[Data to process Boundary: Start]

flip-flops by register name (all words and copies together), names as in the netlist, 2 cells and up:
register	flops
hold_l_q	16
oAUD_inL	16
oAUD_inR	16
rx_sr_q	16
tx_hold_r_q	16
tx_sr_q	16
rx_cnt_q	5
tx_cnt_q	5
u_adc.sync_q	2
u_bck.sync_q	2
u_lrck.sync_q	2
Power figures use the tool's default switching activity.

[Data to process Boundary: End]

What is needed
Check each line above for the string "register" and copy every line that has it.

Response box
flip-flops by register name (all words and copies together), names as in the netlist, 2 cells and up:
register	flops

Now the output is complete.